0x00 前言

这是一篇writeup,靶机是来自hackthebox的Beep

0x01 信息收集

1
2
3
4
5
6
7
8
9
10
11
12
13
14
15
16
17
18
19
20
21
22
23
24
25
26
27
28
29
30
31
32
33
34
35
36
37
root@kali:~/htb/beep# ports=$(nmap -PN -p- --min-rate=1000 -T4 10.10.10.7 | grep ^[0-9] | cut -d '/' -f 1 | tr '\n' ','| sed s/,$//)
root@kali:~/htb/beep# nmap -p$ports -sC -sV 10.10.10.7
Starting Nmap 7.80 ( https://nmap.org ) at 2019-12-16 09:24 EST
Nmap scan report for 10.10.10.7
Host is up (0.34s latency).

PORT STATE SERVICE VERSION
22/tcp open ssh OpenSSH 4.3 (protocol 2.0)
| ssh-hostkey:
| 1024 ad:ee:5a:bb:69:37:fb:27:af:b8:30:72:a0:f9:6f:53 (DSA)
|_ 2048 bc:c6:73:59:13:a1:8a:4b:55:07:50:f6:65:1d:6d:0d (RSA)
25/tcp open smtp Postfix smtpd
|_smtp-commands: beep.localdomain, PIPELINING, SIZE 10240000, VRFY, ETRN, ENHANCEDSTATUSCODES, 8BITMIME, DSN,
80/tcp open http Apache httpd 2.2.3
|_http-server-header: Apache/2.2.3 (CentOS)
|_http-title: Did not follow redirect to https://10.10.10.7/
|_https-redirect: ERROR: Script execution failed (use -d to debug)
110/tcp open pop3 Cyrus pop3d 2.3.7-Invoca-RPM-2.3.7-7.el5_6.4
|_pop3-capabilities: RESP-CODES EXPIRE(NEVER) LOGIN-DELAY(0) USER TOP AUTH-RESP-CODE IMPLEMENTATION(Cyrus POP3 server v2) STLS PIPELINING UIDL APOP
111/tcp open rpcbind 2 (RPC #100000)
143/tcp open imap Cyrus imapd 2.3.7-Invoca-RPM-2.3.7-7.el5_6.4
|_imap-capabilities: MULTIAPPEND CHILDREN Completed CONDSTORE IDLE SORT=MODSEQ ATOMIC QUOTA IMAP4 MAILBOX-REFERRALS THREAD=REFERENCES SORT X-NETSCAPE UNSELECT LIST-SUBSCRIBED LISTEXT OK CATENATE NO ANNOTATEMORE URLAUTHA0001 THREAD=ORDEREDSUBJECT RIGHTS=kxte IMAP4rev1 BINARY ID ACL LITERAL+ RENAME UIDPLUS STARTTLS NAMESPACE
443/tcp open ssl/https?
|_ssl-date: 2019-12-16T15:29:00+00:00; +1h00m45s from scanner time.
993/tcp open ssl/imap Cyrus imapd
|_imap-capabilities: CAPABILITY
995/tcp open pop3 Cyrus pop3d
3306/tcp open mysql?
|_mysql-info: ERROR: Script execution failed (use -d to debug)
5038/tcp open asterisk Asterisk Call Manager 1.1
Service Info: Hosts: beep.localdomain, 127.0.0.1, example.com

Host script results:
|_clock-skew: 1h00m44s

Service detection performed. Please report any incorrect results at https://nmap.org/submit/ .
Nmap done: 1 IP address (1 host up) scanned in 394.04 seconds

因为直接全扫太慢了,所以分开两次扫,第一次粗扫,对第一次的结果再细扫。不过没想到居然开了这么多端口。。

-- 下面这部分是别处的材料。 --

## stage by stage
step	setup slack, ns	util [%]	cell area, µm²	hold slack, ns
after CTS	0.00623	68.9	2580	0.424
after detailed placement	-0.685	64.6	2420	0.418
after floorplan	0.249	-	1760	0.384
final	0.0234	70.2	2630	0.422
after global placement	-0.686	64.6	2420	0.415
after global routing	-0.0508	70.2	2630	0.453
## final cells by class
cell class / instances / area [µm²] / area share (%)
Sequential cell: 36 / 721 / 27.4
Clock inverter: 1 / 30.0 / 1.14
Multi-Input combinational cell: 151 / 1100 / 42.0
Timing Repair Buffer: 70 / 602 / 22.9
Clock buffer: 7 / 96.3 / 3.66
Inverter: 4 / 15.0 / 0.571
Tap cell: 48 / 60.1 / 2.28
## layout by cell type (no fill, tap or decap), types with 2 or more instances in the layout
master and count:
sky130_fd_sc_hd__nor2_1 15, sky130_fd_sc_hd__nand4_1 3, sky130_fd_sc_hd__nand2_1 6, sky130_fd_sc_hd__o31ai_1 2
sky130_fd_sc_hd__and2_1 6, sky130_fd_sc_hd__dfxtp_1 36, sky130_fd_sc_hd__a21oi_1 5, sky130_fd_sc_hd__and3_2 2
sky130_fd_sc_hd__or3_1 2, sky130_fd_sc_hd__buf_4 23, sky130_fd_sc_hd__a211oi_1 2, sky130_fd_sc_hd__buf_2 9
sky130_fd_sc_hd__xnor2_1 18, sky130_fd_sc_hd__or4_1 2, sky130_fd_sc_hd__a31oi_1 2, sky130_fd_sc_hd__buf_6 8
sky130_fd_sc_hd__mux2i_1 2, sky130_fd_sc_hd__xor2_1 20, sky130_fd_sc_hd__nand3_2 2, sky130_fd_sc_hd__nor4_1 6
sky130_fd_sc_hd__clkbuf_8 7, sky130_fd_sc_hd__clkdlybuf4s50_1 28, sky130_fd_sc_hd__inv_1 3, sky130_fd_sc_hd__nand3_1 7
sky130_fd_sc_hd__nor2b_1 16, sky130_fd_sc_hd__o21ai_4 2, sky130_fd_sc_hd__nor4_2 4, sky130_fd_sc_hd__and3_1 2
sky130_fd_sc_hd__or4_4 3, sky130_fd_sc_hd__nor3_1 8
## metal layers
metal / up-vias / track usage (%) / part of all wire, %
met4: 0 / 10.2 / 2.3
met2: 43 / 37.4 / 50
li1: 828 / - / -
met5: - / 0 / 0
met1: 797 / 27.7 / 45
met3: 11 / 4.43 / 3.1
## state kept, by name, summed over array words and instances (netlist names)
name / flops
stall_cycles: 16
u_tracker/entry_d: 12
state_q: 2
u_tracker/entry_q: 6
[src/rtl/rom_loader.sv]
// Wishbone master/arbiter: zero-fills the erase window, then copies ioctl words
// into SDRAM during a ROM download; otherwise passes the core's bus through.
module rom_loader
   import rom_loader_pkg::*;
#(
   parameter int          ERASE_AW  = 20,
   parameter int          LOAD_AW   = 20,
   parameter logic [23:0] LOAD_BASE = 24'h100000
) (
   input  logic        clk_sys,
   input  logic        reset_n,
   input  logic        dl_active,
   input  logic        ioctl_wr,
   input  logic [24:0] ioctl_addr,
   input  logic [15:0] ioctl_dout,
   output logic        ioctl_wait,
   output logic        rom_loaded,
   input  logic        core_stb,
   input  logic        core_cyc,
   input  logic        core_we,
   input  logic [3:0]  core_sel,
   input  logic [23:0] core_adr,
   input  logic [31:0] core_dat,
   input  logic [2:0]  core_cti,
   output logic        core_ack,
   output logic        wb_stb,
   output logic        wb_cyc,
   output logic        wb_we,
   output logic [3:0]  wb_sel,
   output logic [23:0] wb_adr,
   output logic [31:0] wb_dat,
   output logic [2:0]  wb_cti,
   input  logic        wb_ack
);

   state_t              r_state;
   logic [ERASE_AW-1:0] r_erase_addr;
   logic                r_stb;
   logic                r_wait;
   logic                r_loaded;
   logic                r_dl_d;
   logic                r_pend;
   logic [LOAD_AW-1:0]  r_ld_adr;
   logic                r_ld_hi;
   logic [15:0]         r_ld_dat;

   logic                w_dl_rise;
   logic                w_req;
   logic                w_core_busy;
   logic                w_ldr_ack;
   logic                w_accept_wr;
   logic [23:0]         w_ldr_adr;
   logic [3:0]          w_ldr_sel;
   logic [31:0]         w_ldr_dat;
   logic                w_unused_bits;

   assign w_dl_rise   = dl_active & ~r_dl_d;
   assign w_req       = w_dl_rise | (r_pend & dl_active);
   // A core cycle with its ack still outstanding must not be cut off.
   assign w_core_busy = core_cyc & core_stb & ~wb_ack;
   assign w_ldr_ack   = wb_ack & r_stb;
   assign w_accept_wr = (r_state == LOAD) & dl_active & ioctl_wr & ~ioctl_wait;

   assign ioctl_wait  = r_wait | r_stb;
   assign rom_loaded  = r_loaded;

   assign w_unused_bits = ^{ioctl_addr[24:LOAD_AW+2], ioctl_addr[0]};

   always_ff @(posedge clk_sys) begin
      if (!reset_n) begin
         r_state      <= IDLE;
         r_erase_addr <= '0;
         r_stb        <= 1'b0;
         r_wait       <= 1'b0;
         r_loaded     <= 1'b0;
         r_dl_d       <= 1'b0;
         r_pend       <= 1'b0;
      end else begin
         r_dl_d <= dl_active;
         r_pend <= 1'b0;
         case (r_state)
            IDLE: begin
               if (w_req) begin
                  if (w_core_busy) begin
                     r_pend <= 1'b1;
                  end else begin
                     r_state      <= ERASE;
                     r_erase_addr <= '0;
                     r_stb        <= 1'b1;
                     r_wait       <= 1'b1;
                     r_loaded     <= 1'b1;
                  end
               end
            end
            ERASE: begin
               if (w_ldr_ack) begin
                  if (!dl_active || (&r_erase_addr)) begin
                     r_state <= dl_active ? LOAD : IDLE;
                     r_stb   <= 1'b0;
                     r_wait  <= 1'b0;
                  end else begin
                     r_erase_addr <= r_erase_addr + ERASE_AW'(1);
                  end
               end
            end
            LOAD: begin
               if (!dl_active) begin
                  r_state <= IDLE;
               end else if (w_accept_wr) begin
                  r_state <= WRITE;
                  r_stb   <= 1'b1;
               end
            end
            WRITE: begin
               if (w_ldr_ack) begin
                  r_state <= dl_active ? LOAD : IDLE;
                  r_stb   <= 1'b0;
               end
            end
            default: begin
               r_state <= IDLE;
               r_stb   <= 1'b0;
               r_wait  <= 1'b0;
            end
         endcase
      end
   end

   always_ff @(posedge clk_sys) begin
      if (w_accept_wr) begin
         r_ld_adr <= ioctl_addr[LOAD_AW+1:2];
         r_ld_hi  <= ioctl_addr[1];
         r_ld_dat <= ioctl_dout;
      end
   end

   always_comb begin
      w_ldr_adr = LOAD_BASE | 24'(r_ld_adr);
      w_ldr_sel = r_ld_hi ? SEL_HI : SEL_LO;
      w_ldr_dat = {r_ld_dat, r_ld_dat};
      if (r_state == ERASE) begin
         w_ldr_adr = 24'(r_erase_addr);
         w_ldr_sel = SEL_ALL;
         w_ldr_dat = '0;
      end
   end

   // Bus ownership: core only in IDLE, loader everywhere else.
   always_comb begin
      wb_stb   = core_stb;
      wb_cyc   = core_cyc;
      wb_we    = core_we;
      wb_sel   = core_sel;
      wb_adr   = core_adr;
      wb_dat   = core_dat;
      wb_cti   = core_cti;
      core_ack = wb_ack;
      if (r_state != IDLE) begin
         wb_stb   = r_stb;
         wb_cyc   = r_stb;
         wb_we    = 1'b1;
         wb_sel   = w_ldr_sel;
         wb_adr   = w_ldr_adr;
         wb_dat   = w_ldr_dat;
         wb_cti   = CTI_CLASSIC;
         core_ack = 1'b0;
      end
   end

endmodule
## src/rtl/cajero_param_if.sv

```systemverilog
// Handshake and readback bundle for the parametrised cash-dispenser decomposer.
// The master side drives the command and select; the slave side reports status, counts and remainder.
interface cajero_param_if #(
  parameter int W  = 9,
  parameter int CW = 9,
  parameter int SW = 2
) ();
  logic          start;
  logic          pause;
  logic [W-1:0]  X;
  logic [SW-1:0] S;
  logic          busy;
  logic          done;
  logic          err;
  logic [CW-1:0] F;
  logic [W-1:0]  R;

  modport master (output start, pause, X, S, input busy, done, err, F, R);
  modport slave  (input start, pause, X, S, output busy, done, err, F, R);
endinterface

```

## src/rtl/cajero_param.sv

```systemverilog
// Greedy decomposition of an amount into N descending denominations, one subtraction per clock,
// with a per-denomination cap, pause, and per-denomination count readback.
module cajero_param #(
  parameter int             W      = 9,
  parameter int             N      = 4,
  parameter int             CW     = 9,
  parameter logic [N*W-1:0] DENOMS = {9'd5, 9'd10, 9'd20, 9'd50},
  parameter int             MAXC   = 511,
  parameter int             SW     = 2
) (
  input logic           clk,
  input logic           rst,
  cajero_param_if.slave bus
);

  localparam int            IW   = (N > 1) ? $clog2(N) : 1;
  localparam logic [CW-1:0] CAP  = CW'(MAXC);
  localparam logic [IW-1:0] LAST = IW'(N - 1);

  typedef enum logic [1:0] {IDLE, RUN, DONE} state_t;

  state_t        state, next;
  logic [W-1:0]  rem;
  logic [CW-1:0] cnt [N];
  logic [IW-1:0] idx;
  logic          errq;
  logic [W-1:0]  denom;
  logic [CW-1:0] curCnt;
  logic          load, sub, adv, finish;

  // Denomination and count addressed by the current index
  always_comb begin
    denom  = '0;
    curCnt = '0;
    for (int i = 0; i < N; i++) begin
      if (idx == IW'(i)) begin
        denom  = DENOMS[i*W +: W];
        curCnt = cnt[i];
      end
    end
  end

  always_ff @(posedge clk) begin
    if (rst) state <= IDLE;
    else     state <= next;
  end

  // One action per RUN cycle: subtract if allowed, otherwise move to the next denomination, otherwise finish
  always_comb begin
    next   = state;
    load   = 1'b0;
    sub    = 1'b0;
    adv    = 1'b0;
    finish = 1'b0;
    case (state)
      IDLE: begin
        if (bus.start && !bus.pause) begin
          load = 1'b1;
          next = RUN;
        end
      end
      RUN: begin
        if (!bus.pause) begin
          if (rem >= denom && curCnt < CAP) begin
            sub = 1'b1;
          end else if (idx < LAST) begin
            adv = 1'b1;
          end else begin
            finish = 1'b1;
            next   = DONE;
          end
        end
      end
      DONE:    next = IDLE;
      default: next = IDLE;
    endcase
  end

  // err is latched on the way into DONE so it is already valid during the done pulse
  always_ff @(posedge clk) begin
    if (rst) begin
      rem  <= '0;
      idx  <= '0;
      errq <= 1'b0;
      for (int i = 0; i < N; i++) cnt[i] <= '0;
    end else if (load) begin
      rem  <= bus.X;
      idx  <= '0;
      errq <= 1'b0;
      for (int i = 0; i < N; i++) cnt[i] <= '0;
    end else if (sub) begin
      rem <= rem - denom;
      for (int i = 0; i < N; i++) begin
        if (idx == IW'(i)) cnt[i] <= curCnt + CW'(1);
      end
    end else if (adv) begin
      idx <= idx + IW'(1);
    end else if (finish) begin
      errq <= (rem != '0);
    end
  end

  always_comb begin
    bus.F = '0;
    for (int i = 0; i < N; i++) begin
      if (bus.S == SW'(i)) bus.F = cnt[i];
    end
  end

  assign bus.busy = (state == RUN);
  assign bus.done = (state == DONE);
  assign bus.err  = errq;
  assign bus.R    = rem;

endmodule

```

## src/flat_wrapper.sv

```systemverilog
// flat-port wrapper written by rule: the top's interface ports become plain ports
module cajero_param_flat 
#(
  parameter int             W      = 9,
  parameter int             N      = 4,
  parameter int             CW     = 9,
  parameter logic [N*W-1:0] DENOMS = {9'd5, 9'd10, 9'd20, 9'd50},
  parameter int             MAXC   = 511,
  parameter int             SW     = 2
)
  (clk, rst, bus_start, bus_pause, bus_X, bus_S, bus_busy, bus_done, bus_err, bus_F, bus_R);
  cajero_param_if #(.W(W), .CW(CW), .SW(SW)) bus_i ();
  input logic clk;
  input logic rst;
  input wire logic [$bits(bus_i.start)-1:0] bus_start;
  input wire logic [$bits(bus_i.pause)-1:0] bus_pause;
  input wire logic [$bits(bus_i.X)-1:0] bus_X;
  input wire logic [$bits(bus_i.S)-1:0] bus_S;
  output wire logic [$bits(bus_i.busy)-1:0] bus_busy;
  output wire logic [$bits(bus_i.done)-1:0] bus_done;
  output wire logic [$bits(bus_i.err)-1:0] bus_err;
  output wire logic [$bits(bus_i.F)-1:0] bus_F;
  output wire logic [$bits(bus_i.R)-1:0] bus_R;
  assign bus_i.start = bus_start;
  assign bus_i.pause = bus_pause;
  assign bus_i.X = bus_X;
  assign bus_i.S = bus_S;
  assign bus_busy = bus_i.busy;
  assign bus_done = bus_i.done;
  assign bus_err = bus_i.err;
  assign bus_F = bus_i.F;
  assign bus_R = bus_i.R;
  cajero_param #(.W(W), .N(N), .CW(CW), .DENOMS(DENOMS), .MAXC(MAXC), .SW(SW)) u_core (.clk(clk), .rst(rst), .bus(bus_i));
endmodule
```
--- config.mk ---
export PLATFORM = sky130hd
export DESIGN_NAME = vga_sync
export DESIGN_NICKNAME = d
export VERILOG_FILES = /design/src/rtl/vga_sync_pkg.sv /design/src/rtl/mod_n_counter.sv /design/src/rtl/vga_sync.sv
export SDC_FILE = /design/constraint.sdc
export NUM_CORES = 1
export LEC_CHECK = 0
export BUFFER_PORTS_ARGS = -buffer_cell sky130_fd_sc_hd__buf_2
export CAP_MARGIN = 20
export CORE_MARGIN = 8
export CORE_UTILIZATION = 57
export DETAILED_ROUTE_END_ITERATION = 16
export PLACE_DENSITY = 0.95
export SLEW_MARGIN = 20
export SYNTH_ARGS = -nofsm -noshare
export SYNTH_HDL_FRONTEND = slang
export SYNTH_SLANG_ARGS = --single-unit
--- constraint.sdc ---
create_clock -name clk -period 6.3 [get_ports clk]
set_clock_uncertainty 0.05 [all_clocks]
set_input_delay 0.315 -clock clk [delete_from_list [all_inputs] [get_ports clk]]
set_output_delay 0.315 -clock clk [all_outputs]
set_load 0.005 [all_outputs]
--- src/rtl/vga_sync_pkg.sv ---
// Shared 640x480@60 timing constants for vga_sync and the graphics stages
// (MAX_X/MAX_Y), plus the modulo-counter next-value helper.
package vga_sync_pkg;

  localparam int CNT_W = 10;

  localparam int VGA_HD = 640;
  localparam int VGA_HF = 16;
  localparam int VGA_HR = 96;
  localparam int VGA_HB = 48;
  localparam int VGA_VD = 480;
  localparam int VGA_VF = 10;
  localparam int VGA_VR = 2;
  localparam int VGA_VB = 33;

  localparam int VGA_H_TOTAL = VGA_HD + VGA_HF + VGA_HR + VGA_HB;
  localparam int VGA_V_TOTAL = VGA_VD + VGA_VF + VGA_VR + VGA_VB;
  localparam int VGA_TICK_DIV = 2;

  localparam int MAX_X = VGA_HD;
  localparam int MAX_Y = VGA_VD;

  typedef struct packed {
    logic [CNT_W-1:0] x;
    logic [CNT_W-1:0] y;
  } pix_pos_t;

  // Value a mod-n counter will hold after the next edge.
  function automatic logic [CNT_W-1:0] count_next(input logic [CNT_W-1:0] q,
                                                   input logic en,
                                                   input int n);
    if (!en) return q;
    if (q == CNT_W'(n - 1)) return '0;
    return q + CNT_W'(1);
  endfunction

endpackage

--- src/rtl/mod_n_counter.sv ---
// Enabled modulo-N up-counter; wrap flags the terminal count N-1.
module mod_n_counter #(
  parameter int N = 800,
  parameter int W = 10
) (
  input  logic         clk,
  input  logic         reset_n,
  input  logic         en,
  output logic [W-1:0] q,
  output logic         wrap
);

  logic [W-1:0] q_q;
  logic [W-1:0] q_d;

  assign wrap = (q_q == W'(N - 1));
  assign q    = q_q;

  always_comb begin
    q_d = q_q;
    if (en) begin
      q_d = wrap ? '0 : q_q + W'(1);
    end
  end

  always_ff @(posedge clk) begin
    if (!reset_n) begin
      q_q <= '0;
    end else begin
      q_q <= q_d;
    end
  end

endmodule
$ cat src/rtl/execution_controller_report_serializer.sv
// Shifts a 32-bit PC/count report out MSB-first as bytes over a valid/ready handshake.
module report_serializer
  import debug_pkg::*;
(
  input  logic             i_clk,
  input  logic             i_rst,
  input  logic             load_i,
  input  logic [RPT_W-1:0] data_i,
  input  logic             tx_ready_i,
  output logic [7:0]       tx_data_o,
  output logic             tx_valid_o,
  output logic             done_o
);

  logic [RPT_W-1:0] sreg_q, sreg_d;
  logic [IDX_W-1:0] idx_q, idx_d;
  logic             vld_q, vld_d;
  logic             xfer;

  assign xfer   = vld_q & tx_ready_i;
  assign done_o = xfer & (idx_q == IDX_W'(REPORT_BYTES - 1));

  always_comb begin
    sreg_d = sreg_q;
    idx_d  = idx_q;
    vld_d  = vld_q;
    if (load_i) begin
      sreg_d = data_i;
      idx_d  = '0;
      vld_d  = 1'b1;
    end else if (xfer) begin
      sreg_d = sreg_q << 8;
      idx_d  = idx_q + 1'b1;
      if (done_o) vld_d = 1'b0;
    end
  end

  always_ff @(posedge i_clk) begin
    if (i_rst) begin
      sreg_q <= '0;
      idx_q  <= '0;
      vld_q  <= 1'b0;
    end else begin
      sreg_q <= sreg_d;
      idx_q  <= idx_d;
      vld_q  <= vld_d;
    end
  end

  // Head byte is presented directly; it only moves on an accepted transfer.
  assign tx_data_o  = sreg_q[RPT_W-1 -: 8];
  assign tx_valid_o = vld_q;

endmodule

80打开是一个Elastix,网上搜了一下默认密码,还包括MySql数据库的默认密码,尝试登录80或3306都不成功。

1
2
3
root@kali:~/htb/beep# mysql -h 10.10.10.7 -u root -p
Enter password:
ERROR 1130 (HY000): Host '10.10.14.9' is not allowed to connect to this MySQL server

Web

查了下Elastix好像是个电话服务器,是asterisk的后台管理页面。

查一下cve

1
2
3
4
5
6
7
8
9
10
11
12
13
14
[0] % searchsploit elastix
----------------------------------------------------------------------------------------------------------------------------------------------- ------------------------------------------------------------
Exploit Title | Path
| (/usr/local/opt/exploitdb/share/exploitdb/)
----------------------------------------------------------------------------------------------------------------------------------------------- ------------------------------------------------------------
Elastix - 'page' Cross-Site Scripting | exploits/php/webapps/38078.py
Elastix - Multiple Cross-Site Scripting Vulnerabilities | exploits/php/webapps/38544.txt
Elastix 2.0.2 - Multiple Cross-Site Scripting Vulnerabilities | exploits/php/webapps/34942.txt
Elastix 2.2.0 - 'graph.php' Local File Inclusion | exploits/php/webapps/37637.pl
Elastix 2.x - Blind SQL Injection | exploits/php/webapps/36305.txt
Elastix < 2.5 - PHP Code Injection | exploits/php/webapps/38091.php
FreePBX 2.10.0 / Elastix 2.2.0 - Remote Code Execution | exploits/php/webapps/18650.py
----------------------------------------------------------------------------------------------------------------------------------------------- ------------------------------------------------------------
Shellcodes: No Result

稍微试了几个,LFI的漏洞是可利用的:

有了密码之后就可以登录了。

也尝试了代码执行的CVE,但是需要一个电话号码。翻看了下后台找到一个号码:

那么那就弹个shell吧,使用http://www.exploit-db.com/exploits/18649来getshell,但是代码中的payload并不奏效,那就从owefsad大佬的文章how get a reverse shell随手挑一个payload试一下。

没想到这就登录进来了,还是ROOT权限:

1
2
3
4
5
6
[0] % nc -lv 443
sh: no job control in this shell
sh-3.2# ls
user.txt
sh-3.2# whoami
root

最后看了下别人的writeup,原来那个密码就是ssh的root账号密码。密码复用的问题还是值得重视。